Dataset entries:
<file path="config.mk">
export PLATFORM = sky130hd
export DESIGN_NAME = dmem_min_scan_ctrl
export DESIGN_NICKNAME = d
export VERILOG_FILES = /design/src/rtl/dmem_min_scan_ctrl.sv
export SDC_FILE = /design/constraint.sdc
export NUM_CORES = 1
export LEC_CHECK = 0
export BUFFER_PORTS_ARGS = -buffer_cell sky130_fd_sc_hd__buf_2
export CORE_UTILIZATION = 46
export CTS_CLUSTER_SIZE = 12
export DETAILED_ROUTE_END_ITERATION = 12
export PLACE_DENSITY = 0.85
export SLEW_MARGIN = 20
export SYNTH_ARGS = -nofsm -noshare
export SYNTH_HDL_FRONTEND = slang
export SYNTH_SLANG_ARGS = --single-unit
</file>
<file path="constraint.sdc">
create_clock -name clk -period 2.4 [get_ports clk]
set_input_delay 0.12 -clock clk [delete_from_list [all_inputs] [get_ports clk]]
set_output_delay 0.12 -clock clk [all_outputs]
set_load 0.01 [all_outputs]
</file>
===== src/rtl/cordic_vector_iter.sv =====
// Iterative vectoring-mode CORDIC: one micro-rotation per clock, returns the
// gain-scaled magnitude and the binary angle of an (x, y) vector.
module cordic_vector_iter #(
  parameter int unsigned BW_SHIFT_VALUE = 4,
  parameter int unsigned N_FRAC         = 15
) (
  input  logic                     clk_i,
  input  logic                     rst_i,
  input  logic                     valid_i,
  output logic                     ready_o,
  input  logic signed [N_FRAC:0]   x_i,
  input  logic signed [N_FRAC:0]   y_i,
  output logic                     valid_o,
  input  logic                     ready_i,
  output logic [N_FRAC+1:0]        mag_o,
  output logic signed [N_FRAC:0]   angle_o
);

  localparam int unsigned XW = N_FRAC + 3;
  localparam int unsigned ZW = N_FRAC + 1;
  localparam int unsigned MW = N_FRAC + 2;
  localparam int unsigned CW = BW_SHIFT_VALUE;

  localparam logic [ZW-1:0] Z_PI = {1'b1, N_FRAC'(0)};

  typedef enum logic [1:0] {
    S_IDLE,
    S_ITER,
    S_DONE
  } state_e;

  state_e                state_q, state_d;
  logic [CW-1:0]         cnt_q, cnt_d;
  logic signed [XW-1:0]  x_q, x_d;
  logic signed [XW-1:0]  y_q, y_d;
  logic [ZW-1:0]         z_q, z_d;
  logic [MW-1:0]         mag_q, mag_d;
  logic [ZW-1:0]         angle_q, angle_d;
  logic                  valid_q, valid_d;
  logic                  ready_q, ready_d;

  logic                  last_iter;
  logic signed [XW-1:0]  x_shift, y_shift;
  logic [ZW-1:0]         z_step;

  // atan(2^-i) in units of pi/2^N_FRAC; table is exact for N_FRAC=15 and scaled otherwise
  function automatic logic [ZW-1:0] atan_lut(input logic [CW-1:0] i);
    int     idx;
    longint base;
    idx = int'(i);
    case (idx)
      0:       base = 8192;
      1:       base = 4836;
      2:       base = 2555;
      3:       base = 1297;
      4:       base = 651;
      5:       base = 326;
      6:       base = 163;
      7:       base = 81;
      8:       base = 41;
      9:       base = 20;
      10:      base = 10;
      11:      base = 5;
      12:      base = 3;
      13:      base = 1;
      14:      base = 1;
      default: base = 0;
    endcase
    return ZW'((base <<< N_FRAC) >>> 15);
  endfunction

  assign last_iter = (cnt_q == {CW{1'b1}});
  assign x_shift   = x_q >>> cnt_q;
  assign y_shift   = y_q >>> cnt_q;
  assign z_step    = atan_lut(cnt_q);

  // State register and datapath flops
  always_ff @(posedge clk_i or negedge rst_i) begin
    if (!rst_i) begin
      state_q <= S_IDLE;
      cnt_q   <= '0;
      x_q     <= '0;
      y_q     <= '0;
      z_q     <= '0;
      mag_q   <= '0;
      angle_q <= '0;
      valid_q <= 1'b0;
      ready_q <= 1'b1;
    end else begin
      state_q <= state_d;
      cnt_q   <= cnt_d;
      x_q     <= x_d;
      y_q     <= y_d;
      z_q     <= z_d;
      mag_q   <= mag_d;
      angle_q <= angle_d;
      valid_q <= valid_d;
      ready_q <= ready_d;
    end
  end

  // Next-state logic
  always_comb begin
    state_d = state_q;
    case (state_q)
      S_IDLE:  if (valid_i) state_d = S_ITER;
      S_ITER:  if (last_iter) state_d = S_DONE;
      S_DONE:  if (ready_i) state_d = S_IDLE;
      default: state_d = S_IDLE;
    endcase
  end

  // Datapath and registered outputs
  always_comb begin
    cnt_d   = cnt_q;
    x_d     = x_q;
    y_d     = y_q;
    z_d     = z_q;
    mag_d   = mag_q;
    angle_d = angle_q;
    valid_d = (state_d == S_DONE);
    ready_d = (state_d == S_IDLE);

    case (state_q)
      S_IDLE: begin
        if (valid_i) begin
          cnt_d = '0;
          // Left half-plane vectors are rotated by pi so the micro-rotations converge
          if (x_i[N_FRAC]) begin
            x_d = -XW'(x_i);
            y_d = -XW'(y_i);
            z_d = Z_PI;
          end else begin
            x_d = XW'(x_i);
            y_d = XW'(y_i);
            z_d = '0;
          end
        end
      end
      S_ITER: begin
        cnt_d = cnt_q + CW'(1);
        if (!y_q[XW-1]) begin
          x_d = x_q + y_shift;
          y_d = y_q - x_shift;
          z_d = z_q + z_step;
        end else begin
          x_d = x_q - y_shift;
          y_d = y_q + x_shift;
          z_d = z_q - z_step;
        end
        if (last_iter) begin
          mag_d   = x_d[MW-1:0];
          angle_d = z_d;
        end
      end
      default: ;
    endcase
  end

  assign ready_o = ready_q;
  assign valid_o = valid_q;
  assign mag_o   = mag_q;
  assign angle_o = angle_q;

endmodule


===== config.mk =====
export PLATFORM = sky130hd
export DESIGN_NAME = cordic_vector_iter
export DESIGN_NICKNAME = d
export VERILOG_FILES = /design/src/rtl/cordic_vector_iter.sv
export SDC_FILE = /design/constraint.sdc
export NUM_CORES = 1
export LEC_CHECK = 0
export BUFFER_PORTS_ARGS = -buffer_cell sky130_fd_sc_hd__buf_4
export CAP_MARGIN = 10
export CORE_ASPECT_RATIO = 1.4
export CORE_MARGIN = 2
export CORE_UTILIZATION = 46
export DETAILED_ROUTE_END_ITERATION = 10
export GPL_TIMING_DRIVEN = 1
export PLACE_DENSITY = 0.62
export SYNTH_ARGS = -nofsm -noshare
export SYNTH_HDL_FRONTEND = slang
export SYNTH_SLANG_ARGS = --single-unit

===== constraint.sdc =====
create_clock -name clk_i -period 15.1 [get_ports clk_i]
set_clock_uncertainty 0.05 [all_clocks]
set_input_delay 2.265 -clock clk_i [delete_from_list [all_inputs] [get_ports clk_i]]
set_output_delay 2.265 -clock clk_i [all_outputs]
set_load 0.03 [all_outputs]

==> impl_metrics.ini <==
[timing]
timing.final.max_slew_violations = 0
period_minus_slack_ps = 5510
fmax_ghz = 0.182
worstMarginPinSlew_ps = 942
relSlewSlack = 0.368
rsz0062_at_grt = no
worst_slack_ps = 9590
setup-violations-final = 0
fin_crit_sh = 0.365
fin_tns_setup_ps = 0
hold_viol = 0

[hold_path]
hold_path_end = mag_o[13]
holdCritPathClass = flip-flop to flip-flop
holdPathStages = 2
hold_start = mag_o[13]

[routing]
ant_nets = 0
dr.pass1.iters = 5
vias_per_cell = 6.20
drtIter0Drc = 699
drt-total-wl_um = 30200
dr_total_vias = 9294
wl_per_cell_um = 20.1
drc = 0

[setup_path]
startpoint_type = flip-flop
arrival_ps = 5750
cp_max_fo = 63
r2r_start = cnt_q[0]
r2r_end = x_q[17]
required_ps = 15340
crit_type = flip-flop to flip-flop
rrSetupSlack_ps = 9590
endpoint_kind = flip-flop
reg2regPathDepth = 20

[clock_tree]
cts.clk_slew.worst_paths_ps = 80
ctsHtreeMaxLevel = 3
post_cts_buffers = 0
cts-resized-gates = 0
tritoncts = built
insertion_delay_ps = 370
cts_sinks = 93
clockRootBuffer = clkbuf_16
numCtsBuffers = 9
postCtsHoldBufs = 0
clock_path_buffers = 2

[layout]
seq_area_mm2 = 0.00233
fin_nets = 1332
stdcell_count = 1498
n_antenna_cell = 0
multi_input_area_mm2 = 0.00716
area_growth_pct = 9.27
drive_gt1_frac = 0.145
nFillCells = 2070

[logic_synthesis]
synth_ff_type = dfrtp_1
synth-edff-count = 0
synth_nets = 1309
yosys-top-cells-count = 165 x nand2_1, 107 x nor2_1, 92 x dfrtp_1, 88 x a21oi_1, 77 x o21ai_0
synth.distinct_cells = 82
yosys_register_bits = 93
synthArstFlopShare = 1.00
ys_top_cells_by_area = dfrtp_1 23%, ha_1 7.5%, nand2_1 6.2%, xnor2_1 5.3%, mux4_2 5.2%
syn_avg_cell_area_um2 = 8.27
synth_cells = 1210
synth_area_leader_cell = dfrtp_1
synth_top_area_frac = 0.230
syn_area_mm2 = 0.0100
yosysSeqAreaShare = 0.233
yosysMostFrequentCell = nand2_1
yosys_warnings = 0

[place]
gp_congestion = 0.940
pre_cts_ws_ps = 9610
hpwlAfterDp_um = 21900
place_inst = 1482
io_buffer_count = 70

[die]
die_x_um = 129
coreArea_mm2 = 0.0213
rows = 63
initial_utilization = 0.470
ios = 71
die-area_mm2 = 0.0230
die_h_um = 178

[flow_run]
cap_violations = 0

[grt]
track_usage = 0.268
grt_max_degree = 71
grt_overflow_total = 0
grt_pass1_vias = 8988
grt_pass1_wl_um = 48200
antenna_found_initial = 0

[run_status]
status = complete, no violations
-- through the flow --
step                      instance area [um^2]  hold WS, ps   util
after floorplan                          10000          400      -
after global placement                   10600          409  0.498
after detailed placement                 10600          414  0.498
after CTS                                10900          431  0.514
after global routing                     10900          451  0.514
final                                    10900          424  0.514
-- worst max-delay path: stages, from the launching register on --
cell and delay [ps]:
dfrtp_2 340, buf_4 610, inv_1 500, mux4_2 580, and2_1 180, or2_2 310
ha_1 200, and2_1 180, a41oi_1 310, xnor2_1 160, o21ai_0 110, ha_1 380
a211oi_1 320, nor2b_1 210, o2111ai_1 160, nand2_1 140, o2111ai_1 140, o211ai_1 140
xnor2_1 170, a21oi_1 90, o22ai_1 130
-- cell families after synthesis --
group / Yosys count / share of synthesized area
buffers and inverters: 112 / 0.0525
adder cells (fa/ha/maj): 63 / 0.0810
XOR/XNOR: 102 / 0.0893
AND/OR/NAND/NOR: 389 / 0.178
AO/OA/AOI/OAI: 351 / 0.228
multiplexers: 100 / 0.139
flip-flops: 93 / 0.233
-- routing by layer --
layer / share of wire / up-vias / global-route usage
met1: 0.42 / 4457 / 0.340
met4: 0.037 / 0 / 0.112
met5: 0 / - / 0
met3: 0.049 / 83 / 0.0306
li1: - / 4438 / -
met2: 0.49 / 316 / 0.461
-- sequential cells by signal, summed over array words and instances, names as in the netlist --
signal   count
mag_o       17
valid_o      1
x_q         18
state_q      2
angle_o     16
z_q         16
ready_o      1
cnt_q        4
y_q         18
-- worst max path at each step --
| stage | start | cells after the start | end |
|---|---|---|---|
| after floorplan | cnt_q[1] | 19 | angle_o[15] |
| after global placement | cnt_q[0] | 18 | angle_o[15] |
| after detailed placement | cnt_q[0] | 17 | z_q[14] |
| after CTS | cnt_q[0] | 20 | x_q[17] |
| after global routing | cnt_q[0] | 17 | z_q[14] |
| final | cnt_q[0] | 20 | x_q[17] |
-- cell type report --
class                           instances  share of cell area
Multi-Input combinational cell       1005               0.655
Tap cell                              260              0.0298
Clock inverter                          6             0.00836
Timing Repair Buffer                   86              0.0591
Sequential cell                        93               0.213
Inverter                               38              0.0130
Clock buffer                           10              0.0219
-- cell usage in the layout (no fill, tap or decap), types with 9 or more instances in the layout --
master / instances
a21o_1: 15
a21oi_1: 88
a22o_1: 16
a31oi_1: 13
and2_1: 11
buf_4: 86
clkbuf_16: 9
dfrtp_1: 89
ha_1: 60
inv_1: 35
mux2_2: 28
mux2i_1: 45
mux4_2: 23
nand2_1: 165
nand2b_1: 12
nand3_1: 15
nor2_1: 106
nor2b_1: 13
nor3_1: 25
o211ai_1: 22
o21a_1: 10
o21ai_0: 77
o22ai_1: 28
o31ai_1: 12
xnor2_1: 61
xor2_1: 41
Power is not shown: default switching activity piles up to over one toggle a cycle in this logic, so the estimate is an artifact.
[src/rtl/xheep_run_ctrl.sv]
// Host-side run controller for x_heep_system: sequences reset, boot straps and JTAG reset,
// then waits for the exit handshake and records status, exit value and run length.
module xheep_run_ctrl #(
  parameter int unsigned RST_CYCLES    = 16,
  parameter int unsigned SETTLE_CYCLES = 4,
  parameter int unsigned SYNC_STAGES   = 2
) (
  input  logic        clk_i,
  input  logic        rst_i,
  input  logic        start_i,
  input  logic        abort_i,
  input  logic        boot_select_cfg_i,
  input  logic        exec_flash_cfg_i,
  input  logic [31:0] timeout_cycles_i,
  output logic        busy_o,
  output logic        done_o,
  output logic [1:0]  status_o,
  output logic [31:0] exit_value_q_o,
  output logic [31:0] run_cycles_o,
  output logic        xheep_rst_no,
  output logic        jtag_trst_no,
  output logic        boot_select_o,
  output logic        execute_from_flash_o,
  input  logic        exit_valid_i,
  input  logic [31:0] exit_value_i
);

  typedef enum logic [2:0] {
    S_IDLE,
    S_RESET,
    S_RELEASE,
    S_RUN,
    S_DONE
  } state_t;

  localparam logic [1:0] ST_PASS    = 2'b00;
  localparam logic [1:0] ST_FAIL    = 2'b01;
  localparam logic [1:0] ST_TIMEOUT = 2'b10;
  localparam logic [1:0] ST_ABORT   = 2'b11;

  state_t                 state;
  logic [31:0]            cnt;
  logic [SYNC_STAGES-1:0] sync_p;
  logic                   exit_valid_s;
  logic                   active;
  logic                   timeout_hit;

  function automatic logic [31:0] sat_inc(input logic [31:0] v);
    return (v == 32'hFFFF_FFFF) ? v : v + 32'd1;
  endfunction

  // exit_valid_i comes from another timing domain: plain flop chain, oldest bit used
  always_ff @(posedge clk_i or posedge rst_i) begin
    if (rst_i) sync_p <= '0;
    else       sync_p <= {sync_p[SYNC_STAGES-2:0], exit_valid_i};
  end

  assign exit_valid_s = sync_p[SYNC_STAGES-1];
  assign active       = (state == S_RESET) || (state == S_RELEASE) || (state == S_RUN);
  assign timeout_hit  = (timeout_cycles_i != 32'd0) &&
                        (run_cycles_o == timeout_cycles_i - 32'd1);

  always_ff @(posedge clk_i or posedge rst_i) begin
    if (rst_i) begin
      state                <= S_IDLE;
      cnt                  <= '0;
      busy_o               <= 1'b0;
      done_o               <= 1'b0;
      status_o             <= ST_PASS;
      exit_value_q_o       <= '0;
      run_cycles_o         <= '0;
      xheep_rst_no         <= 1'b0;
      jtag_trst_no         <= 1'b0;
      boot_select_o        <= 1'b0;
      execute_from_flash_o <= 1'b0;
    end else begin
      done_o <= 1'b0;
      // Abort outranks exit and timeout, and leaves the core parked in reset
      if (abort_i && active) begin
        xheep_rst_no <= 1'b0;
        jtag_trst_no <= 1'b0;
        status_o     <= ST_ABORT;
        busy_o       <= 1'b0;
        done_o       <= 1'b1;
        state        <= S_DONE;
        if (state == S_RUN) run_cycles_o <= sat_inc(run_cycles_o);
      end else begin
        case (state)
          S_IDLE: begin
            if (start_i && !abort_i) begin
              boot_select_o        <= boot_select_cfg_i;
              execute_from_flash_o <= exec_flash_cfg_i;
              run_cycles_o         <= '0;
              cnt                  <= '0;
              xheep_rst_no         <= 1'b0;
              jtag_trst_no         <= 1'b0;
              busy_o               <= 1'b1;
              state                <= S_RESET;
            end
          end
          S_RESET: begin
            if (cnt == RST_CYCLES - 1) begin
              cnt          <= '0;
              xheep_rst_no <= 1'b1;
              state        <= S_RELEASE;
            end else begin
              cnt <= cnt + 32'd1;
            end
          end
          S_RELEASE: begin
            if (cnt == SETTLE_CYCLES - 1) begin
              cnt          <= '0;
              jtag_trst_no <= 1'b1;
              state        <= S_RUN;
            end else begin
              cnt <= cnt + 32'd1;
            end
          end
          S_RUN: begin
            run_cycles_o <= sat_inc(run_cycles_o);
            if (exit_valid_s) begin
              exit_value_q_o <= exit_value_i;
              status_o       <= (exit_value_i == 32'd0) ? ST_PASS : ST_FAIL;
              busy_o         <= 1'b0;
              done_o         <= 1'b1;
              state          <= S_DONE;
            end else if (timeout_hit) begin
              status_o <= ST_TIMEOUT;
              busy_o   <= 1'b0;
              done_o   <= 1'b1;
              state    <= S_DONE;
            end
          end
          S_DONE:  state <= S_IDLE;
          default: state <= S_IDLE;
        endcase
      end
    end
  end

endmodule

_TASK BRIEF_
Transcribe the lines from the first line of the records through the line that contains "export SLEW_MARGIN = 20", both included, and add nothing else.

_SOLUTION FOR THIS TASK_
<file path="config.mk">
export PLATFORM = sky130hd
export DESIGN_NAME = dmem_min_scan_ctrl
export DESIGN_NICKNAME = d
export VERILOG_FILES = /design/src/rtl/dmem_min_scan_ctrl.sv
export SDC_FILE = /design/constraint.sdc
export NUM_CORES = 1
export LEC_CHECK = 0
export BUFFER_PORTS_ARGS = -buffer_cell sky130_fd_sc_hd__buf_2
export CORE_UTILIZATION = 46
export CTS_CLUSTER_SIZE = 12
export DETAILED_ROUTE_END_ITERATION = 12
export PLACE_DENSITY = 0.85
export SLEW_MARGIN = 20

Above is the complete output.